During neoadjuvant therapy, febrile neutropenia in CF, DCF, and CF-RT arms was reported in 1.0%, 16.3% and 4.7% of patients, and oesophagitis (grade>3) in 1.0%, 1.0% and 8.9% of patients, respectively. R0 resection was achieved in respectively 168 (90.3%), 173 (94.5%), and 175 (98.9%) patients who underwent surgery. Furthermore, 2.2% of patients receiving CF, 18.6% of those receiving DCF and 36.7% of those treated with CF+RT who underwent surgery achieved a pathologic complete response. Importantly, intensive neoadjuvant chemotherapy did not increase the rate of post-operative complications or mortality. Treatment-related death was reported in 3.2%, 5.5% and 2.3% of all eligible patients in CF, DCF, and CF-RT arms, respectively. However, there were more deaths due to other diseases in the CF+RT arm (26.4%), as compared to the CF (11.6%) and DCF arm (8.2%).

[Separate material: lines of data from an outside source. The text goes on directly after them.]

[src/rtl/disp_mixer.sv]
// disp_mixer: priority sprite-layer mixer with frame-stepped brightness fade and 2-clock aligned timing.
module disp_mixer #(
  parameter int   LAYERS      = 4,
  parameter int   R_W         = 4,
  parameter int   G_W         = 4,
  parameter int   B_W         = 4,
  parameter int   STEP_FRAMES = 2,
  parameter logic SYNC_RST    = 1'b1
) (
  input  logic                              clk,
  input  logic                              rst_n,
  input  logic                              disp_i,
  input  logic                              h_sync_i,
  input  logic                              v_sync_i,
  input  logic [LAYERS*(R_W+G_W+B_W)-1:0]   layer_rgb_i,
  input  logic [LAYERS-1:0]                 layer_alpha_i,
  input  logic [LAYERS-1:0]                 layer_en_i,
  input  logic [R_W+G_W+B_W-1:0]            bg_rgb_i,
  input  logic [1:0]                        fade_cmd_i,
  input  logic                              fade_start_i,
  output logic                              fade_busy_o,
  output logic [4:0]                        level_o,
  output logic [R_W-1:0]                    vga_r_o,
  output logic [G_W-1:0]                    vga_g_o,
  output logic [B_W-1:0]                    vga_b_o,
  output logic                              h_sync_o,
  output logic                              v_sync_o,
  output logic                              disp_o
);
  localparam int RGB_W = R_W + G_W + B_W;
  typedef enum logic [1:0] {IDLE, FADE_OUT, FADE_IN} state_t;
  state_t           state_q, state_d;
  logic [4:0]       level_q, level_d;
  logic [7:0]       cnt_q, cnt_d;
  logic             busy_q, busy_d;
  logic             vs_hist_q;
  logic             frame_tick;
  logic [RGB_W-1:0] sel, pix_q, pix_d;
  logic             disp1_q, hs1_q, vs1_q;
  logic [R_W+4:0]   r_prod;
  logic [G_W+4:0]   g_prod;
  logic [B_W+4:0]   b_prod;
  logic [R_W-1:0]   r_q, r_d;
  logic [G_W-1:0]   g_q, g_d;
  logic [B_W-1:0]   b_q, b_d;
  logic             disp2_q, hs2_q, vs2_q;
  assign frame_tick = v_sync_i & ~vs_hist_q;
  // lowest enabled opaque layer wins, so scan from the top index down
  always_comb begin
    sel = bg_rgb_i;
    for (int k = LAYERS - 1; k >= 0; k--)
      if (layer_alpha_i[k] & layer_en_i[k]) sel = layer_rgb_i[k*RGB_W +: RGB_W];
    pix_d = disp_i ? sel : '0;
  end
  always_comb begin
    r_prod = (R_W+5)'(pix_q[RGB_W-1 -: R_W]) * (R_W+5)'(level_q);
    g_prod = (G_W+5)'(pix_q[G_W+B_W-1 -: G_W]) * (G_W+5)'(level_q);
    b_prod = (B_W+5)'(pix_q[B_W-1:0]) * (B_W+5)'(level_q);
    r_d = R_W'(r_prod >> 4);
    g_d = G_W'(g_prod >> 4);
    b_d = B_W'(b_prod >> 4);
  end
  always_comb begin
    state_d = state_q;
    level_d = level_q;
    cnt_d   = cnt_q;
    case (state_q)
      IDLE:
        if (fade_start_i && (fade_cmd_i == 2'b01 || fade_cmd_i == 2'b10)) begin
          state_d = (fade_cmd_i == 2'b01) ? FADE_OUT : FADE_IN;
          cnt_d   = '0;
        end
      FADE_OUT, FADE_IN:
        if (frame_tick) begin
          if (cnt_q == 8'(STEP_FRAMES - 1)) begin
            cnt_d = '0;
            if (state_q == FADE_OUT) begin
              level_d = (level_q == 5'd0) ? 5'd0 : level_q - 5'd1;
              state_d = (level_d == 5'd0) ? IDLE : state_q;
            end else begin
              level_d = (level_q >= 5'd16) ? 5'd16 : level_q + 5'd1;
              state_d = (level_d == 5'd16) ? IDLE : state_q;
            end
          end else begin
            cnt_d = cnt_q + 8'd1;
          end
        end
      default: state_d = IDLE;
    endcase
    busy_d = (state_d != IDLE);
  end
  always_ff @(posedge clk) begin
    if (!rst_n) begin
      state_q   <= IDLE;
      level_q   <= 5'd16;
      cnt_q     <= '0;
      busy_q    <= 1'b0;
      vs_hist_q <= 1'b0;
      pix_q     <= '0;
      disp1_q   <= 1'b0;
      hs1_q     <= SYNC_RST;
      vs1_q     <= SYNC_RST;
      r_q       <= '0;
      g_q       <= '0;
      b_q       <= '0;
      disp2_q   <= 1'b0;
      hs2_q     <= SYNC_RST;
      vs2_q     <= SYNC_RST;
    end else begin
      state_q   <= state_d;
      level_q   <= level_d;
      cnt_q     <= cnt_d;
      busy_q    <= busy_d;
      vs_hist_q <= v_sync_i;
      pix_q     <= pix_d;
      disp1_q   <= disp_i;
      hs1_q     <= h_sync_i;
      vs1_q     <= v_sync_i;
      r_q       <= r_d;
      g_q       <= g_d;
      b_q       <= b_d;
      disp2_q   <= disp1_q;
      hs2_q     <= hs1_q;
      vs2_q     <= vs1_q;
    end
  end
  assign fade_busy_o = busy_q;
  assign level_o     = level_q;
  assign vga_r_o     = r_q;
  assign vga_g_o     = g_q;
  assign vga_b_o     = b_q;
  assign disp_o      = disp2_q;
  assign h_sync_o    = hs2_q;
  assign v_sync_o    = vs2_q;
endmodule

[config.mk]
export PLATFORM = sky130hd
export DESIGN_NAME = disp_mixer
export DESIGN_NICKNAME = d
export VERILOG_FILES = /design/src/rtl/disp_mixer.sv
export SDC_FILE = /design/constraint.sdc
export NUM_CORES = 1
export LEC_CHECK = 0
export ABC_CLOCK_PERIOD_IN_PS = 3400
export CAP_MARGIN = 10
export CORE_MARGIN = 5
export CORE_UTILIZATION = 50
export CTS_CLUSTER_DIAMETER = 80
export CTS_CLUSTER_SIZE = 8
export DETAILED_ROUTE_END_ITERATION = 8
export PLACE_DENSITY = 0.81
export SYNTH_ARGS = -nofsm -noshare
export SYNTH_HDL_FRONTEND = slang
export SYNTH_SLANG_ARGS = --single-unit
export TNS_END_PERCENT = 10
[constraint.sdc]
create_clock -name clk -period 3.4 [get_ports clk]
set_input_delay 0.68 -clock clk [delete_from_list [all_inputs] [get_ports clk]]
set_output_delay 0.68 -clock clk [all_outputs]
set_load 0.02 [all_outputs]
==> metrics.txt, run 1 <==
outcome finished clean; ant diodes 0; vias per cell around 5.6; row count 31; IO Pins 97; DP Wirelength about 7700 um; Worst Path Arrival 3.41 ns; global-route wire length before repair between 15000 and 20000 um; Worst Tran Pin Value 0.7416 ns; Sum Neg Setup Slack 0 ns; crit path time final 3.173 ns; port bufs 96; CTS root buf clkbuf_8; Post-CTS Hold Buffers 0; Mapped Cells 463; detailed-route via count 3612; drt wl/cell approximately 15 um; Layout Nets about 680; synth top area cells dfxtp_1 (25%), ha_1 (12%), fa_1 (7.9%), nand2_1 (6.0%), and2_1 (4.6%); Final Max Tran Viols 0; Worst path most repeated cell fa_1; gp weighted congestion 0.8959; clock tree buffer depth 2; sw frac 26.55%; largest net degree at the start of global routing 25; Worst IR Drop VDD 176.1 uV; Top delay family on crit path adder cells; Clk Latency, worst-skew pair 0.30 ns; Post-synth top flop dfxtp_1; CTS clk-pin slew, worst paths 0.09 ns; area leader, netlist dfxtp_1; most common cell in the synthesized netlist nand2_1; Final period util ~93%; power per cell area 270.0 nW/um2; Die Footprint 9407 um2; P&R area growth vs syn 30.69%; Post-Synthesis Cell Area 3784 um2; ratio of cells with drive above 1 in the final layout 6.171%; most frequent cells after synthesis nand2_1 (60), dfxtp_1 (47), inv_1 (43); Syn Nets 589; DR DRC count 0; post-route ant nets 0; clock sink total 47; Post-synth EDFFs 0; #FFs+latches synth 47; P_leak about 2.0 nW; WS Path Type flop to flop; DR iter-0 viols 158; Gate power share 22.5%; vias in the first global route approximately 3.7k; Cell Chain, Critical Path nand2_1, fa_1, fa_1, inv_1, ha_1, nand4_1, o2111ai_1, a2111oi_1, o21bai_1; CTS tree built; die width 96.99 um; deepest level of the CTS H-tree 2; CP Max Fanout 10; Worst Path Required 3.64 ns; Hold Crit Class flop to flop; Total Routed Length 9513 um; Max-Cap Viols 0; Slew Limit Headroom 50.04%; Ys Warns 0; initial antenna violation count 0; Worst setup SP type flop; CP bufs+invs 1; Resized cells post-CTS 0; crit end category flop; Congestion Overflow GR 0; sequential share of the synthesized area 24.87%; length of the first detailed-routing pass in iterations 4; Hold Fails Final Rpt 0; GRT Resource Usage Total 20.82%; Crit-path slowest cell dfxtp_1; Inst Count DP 642; Flop pwr share 44.6%; Worst Skew 0.009328 ns; fin cells 650; average cell area after synthesis 8.172 um2; # setup viols final 0; Crit path largest cell delay 0.57 ns; Synth top area share 24.87%; Core Box Area 7292 um2; P_sw about 0.35 mW; cell internal pwr ~0.98 mW; Num CTS Buffers 5; DIE HEIGHT 96.99 um; Synth cell types 56; Clock power frac 32.9%; asr flop ratio synth 0%; postcts setup bufs 0; starting density of the core around 52%; fmax 315.1 MHz
-- cells in the final DEF, fill, tap and decap left out, types with 6 or more instances in the layout --
| cell type | synthesis | layout |
|---|---|---|
| and2_1 | 28 | 28 |
| inv_1 | 43 | 43 |
| dfxtp_1 | 47 | 46 |
| o21ai_0 | 11 | 11 |
| nand2_1 | 60 | 60 |
| a21boi_0 | 13 | 13 |
| nor2_1 | 28 | 28 |
| clkbuf_8 | 0 | 6 |
| clkdlybuf4s50_1 | 0 | 96 |
| fa_1 | 15 | 15 |
| a211oi_1 | 16 | 16 |
| a311o_1 | 12 | 12 |
| buf_4 | 1 | 8 |
| nand3_1 | 24 | 24 |
| nand4_1 | 8 | 8 |
| xnor2_1 | 10 | 10 |
| o21bai_1 | 6 | 6 |
| o211ai_1 | 6 | 6 |
| ha_1 | 35 | 35 |
| a21oi_1 | 14 | 14 |
-- per-layer routing --
metal | share of wire [%] | GRT usage, % | routed length (um) | up-vias
met5 | 0 | 0 | 0 | -
met2 | 49 | 37.58 | 4673 | 124
met4 | 1.7 | 6.263 | 161 | 0
met3 | 7.7 | 5.827 | 729 | 16
li1 | - | - | - | 1793
met1 | 42 | 23.69 | 3949 | 1679
-- per-stage QoR --
| stage | util (%) | cell area, um2 | hold WS, ns | setup slack [ns] | total power [mW] |
|---|---|---|---|---|---|
| 2_1_floorplan | - | 3784 | 0.3863 | 0.1645 | 0.7679 |
| 3_3_place_gp | 66.11 | 4821 | 0.3920 | 0.3624 | 0.8988 |
| 3_5_place_dp | 66.11 | 4821 | 0.3925 | 0.2292 | 0.9070 |
| 4_1_cts | 67.78 | 4942 | 0.4139 | 0.1902 | 1.344 |
| 5_1_grt | 67.81 | 4945 | 0.4560 | -0.03239 | 1.394 |
| 6_report | 67.81 | 4945 | 0.4128 | 0.2267 | 1.335 |
-- sequential cells by signal, summed over array words and instances, names as in the netlist, 2 cells and up --
signal   count
cnt_q        8
level_o      5
pix_q       12
state_q      2
vga_b_o      4
vga_g_o      4
vga_r_o      4
-- power by group through the flow --
| stage | Sequential (mW) | Clock (mW) | Combinational [mW] |
|---|---|---|---|
| 2_1_floorplan | 0.611 | 0 | 0.157 |
| 3_3_place_gp | 0.607 | 0 | 0.292 |
| 6_report | 0.595 | 0.439 | 0.300 |
| 3_5_place_dp | 0.608 | 0 | 0.299 |
| 5_1_grt | 0.599 | 0.463 | 0.332 |
| 4_1_cts | 0.595 | 0.448 | 0.301 |
-- final timing paths --
kind              cells past startpoint    endpoint  startpoint  slack (ns)
setup / recovery                      9  vga_g_o[3]  level_o[0]        0.23
hold / removal                        1    h_sync_o       hs1_q        0.41
hold reg to reg                       1    h_sync_o       hs1_q        0.41
setup reg to reg                      9  vga_g_o[3]  level_o[0]        0.23
-- cell families after synthesis --
logic type,count (synthesis),share of synthesized area [%]
multiplexers,3,0.8267
adder cells (fa/ha/maj),50,19.51
flip-flops,47,24.87
AO/OA/AOI/OAI,102,20.40
XOR/XNOR,11,2.546
AND/OR/NAND/NOR,183,24.74
buffers and inverters,67,7.110
-- layout make-up --
cell class              instances  area [um2]
clock buffers                   6       82.58
clock inverters                 2       38.79
repair buffers                104        1021
flip-flops and latches         47       942.2
fillers                       635        2347
multi-input cells             349        2575
inverters                      43       161.4
well taps                      99       123.9
(Power assumes the default switching activity.)
==> run 2, diff against run 1 <==
- CORE_MARGIN: 5 -> not set
==> run 2 against run 1 <==
  * Cell area up 0.53%
  * Largest cell class unchanged
  * Via count fell by 1.3%
  * First-iteration DRC count decreased by 18%
  * Flip-flop and latch count unchanged
  * Critical endpoint is now vga_r_o[3]
  * Fmax is 1.6% lower
  * Clock power is 16% higher
==> metrics.txt, run 2 (synthesis results as in run 1) <==
Total Routed Length just under 9000 um; Resized cells post-CTS 0; Final Max Tran Viols 0; P&R area growth vs syn 31.38%; Gate power share 21.3%; max reg flops 12; Top reg by flops pix_q; Core Box Area 7292 um2; crit end category flop; Hold Fails Final Rpt 0; highest metal used met4; ant diodes 0; Die Footprint 7919 um2; outcome finished clean; Crit path largest cell delay 0.54 ns; Worst Path Arrival 3.48 ns; Max-Cap Viols 0; DP Wirelength slightly above 7000 um; met1 WL 3784 um; vias in the first global route between 3k and 4k; DR DRC count 0; global-route wire length before repair between 10000 and 15000 um; postcts setup bufs 0; most common cell after layout, fill and taps aside clkdlybuf4s50_1; power per cell area around 280 nW/um2; unrepaired setup endpoints after global routing no; Post-CTS Hold Buffers 0; CTS tree built; IO Pins 97; vias per cell around 5.5; detailed-route via count about 3.6k; deepest level of the CTS H-tree 2; hold_ws 0.4230 ns; clock tree buffer depth 2; P_sw ~0.36 mW; Flop pwr share approximately 42%; DR iter-0 viols 130; Worst Skew 0.008258 ns; Final Util 68.17%; die width 88.99 um; length of the first detailed-routing pass in iterations 4; ratio of cells with drive above 1 in the final layout 6.341%; Sum Neg Setup Slack 0 ns; row count 31; Layout Nets 677; GRT Resource Usage Total 24.18%; most frequent cells in the layout clkdlybuf4s50_1 (96), nand2_1 (60), dfxtp_1 (46); CP bufs+invs 2; Worst Path Required 3.65 ns; metal3 WL 519 um; gp weighted congestion 0.8817; # setup viols final 0; Top delay family on crit path adder cells; starting density of the core 51.89%; Congestion Overflow GR 0; Clock power frac between 30% and 40%; WS Path Type flop to flop; crit path time final 3.226 ns; drt wl/cell roughly 14 um; CTS root buf clkbuf_8; CTS clk-pin slew, worst paths about 0.09 ns; Slew Limit Headroom 54.11%; overall power between 1 and 1.5 mW; P_leak 2.044 nW; Clk Latency, worst-skew pair 0.32 ns; Final period util 94.88%; cell internal pwr 1.037 mW; initial antenna violation count 0; post-route ant nets 0; met2 routed WL 4303 um; DIE HEIGHT 88.99 um; Worst IR Drop VDD 148.5 uV; Cell Chain, Critical Path and2_1, fa_1, inv_1, fa_1, inv_1, ha_1, nand3_1, o2111ai_1, a2111oi_1, o21bai_1; Num CTS Buffers 5; port bufs 96; clock sink total 47; sw frac around a quarter; largest net degree at the start of global routing 25; Hold Crit Class flop to flop; Crit-path slowest cell fa_1; fmax 310.0 MHz; Worst Tran Pin Value 0.6812 ns; Worst setup SP type flop; CP Max Fanout 12
[run 2: cell types whose count changed in the layout (fill, tap and decap cells not counted)]
cell	previous run	this run
buf_4	8	9
bufinv_16	1	2
clkbuf_8	6	5
inv_6	1	0
inv_8	0	1
[run 2: path summary, 6_finish.rpt]
| check | startpoint | end | slack [ns] | cells past startpoint |
|---|---|---|---|---|
| setup reg to reg | level_o[2] | vga_r_o[3] | 0.17 | 10 |
| hold / removal | hs1_q | h_sync_o | 0.42 | 1 |
| hold reg to reg | hs1_q | h_sync_o | 0.42 | 1 |
| setup / recovery | level_o[2] | vga_r_o[3] | 0.17 | 10 |
[run 2: cell type report]
class,count,area (um2)
Tap cell,99,123.9
Fill cell,620,2321
Multi-Input combinational cell,349,2575
Inverter,43,161.4
Sequential cell,47,942.2
Timing Repair Buffer,105,1028
Clock inverter,3,71.32
Clock buffer,5,68.82
[run 2: metrics by stage]
step	setup WS, ns	std cells	cell area, um2
final	0.1739	651	4971
after CTS	0.1335	651	4969
after floorplan	0.1645	463	3784
after global routing	0.09894	651	4971
after global placement	0.3636	643	4828
after detailed placement	0.1855	643	4828
[run 2: power groups by stage]
stage	Clock, mW	Sequential (mW)	Combinational [mW]
finish	0.508	0.594	0.299
global placement	0	0.606	0.292
global route	0.545	0.598	0.329
CTS	0.515	0.594	0.301
floorplan	0	0.611	0.157
detailed placement	0	0.607	0.298
[run 2: routing by layer]
layer	GRT usage (%)	up-vias
met1	28.08	1634
met3	5.448	20
met2	43.01	122
met5	0	-
li1	-	1789
met4	10.10	0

Neoadjuvant DCF, but not neoadjuvant CF+RT significantly improved overall survival over neoadjuvant CF for locally advanced ESCC, with a manageable toxicity. Neoadjuvant DCF represents a new standard treatment for ESCC.
Kato K, Ito Y, Daiko H, et al. A randomized controlled phase III trial comparing two chemotherapy regimen and chemoradiotherapy regimen as neoadjuvant treatment for locally advanced esophageal cancer, JCOG1109 NExT study. Presented at ASCO GI 2022; Abstract 238.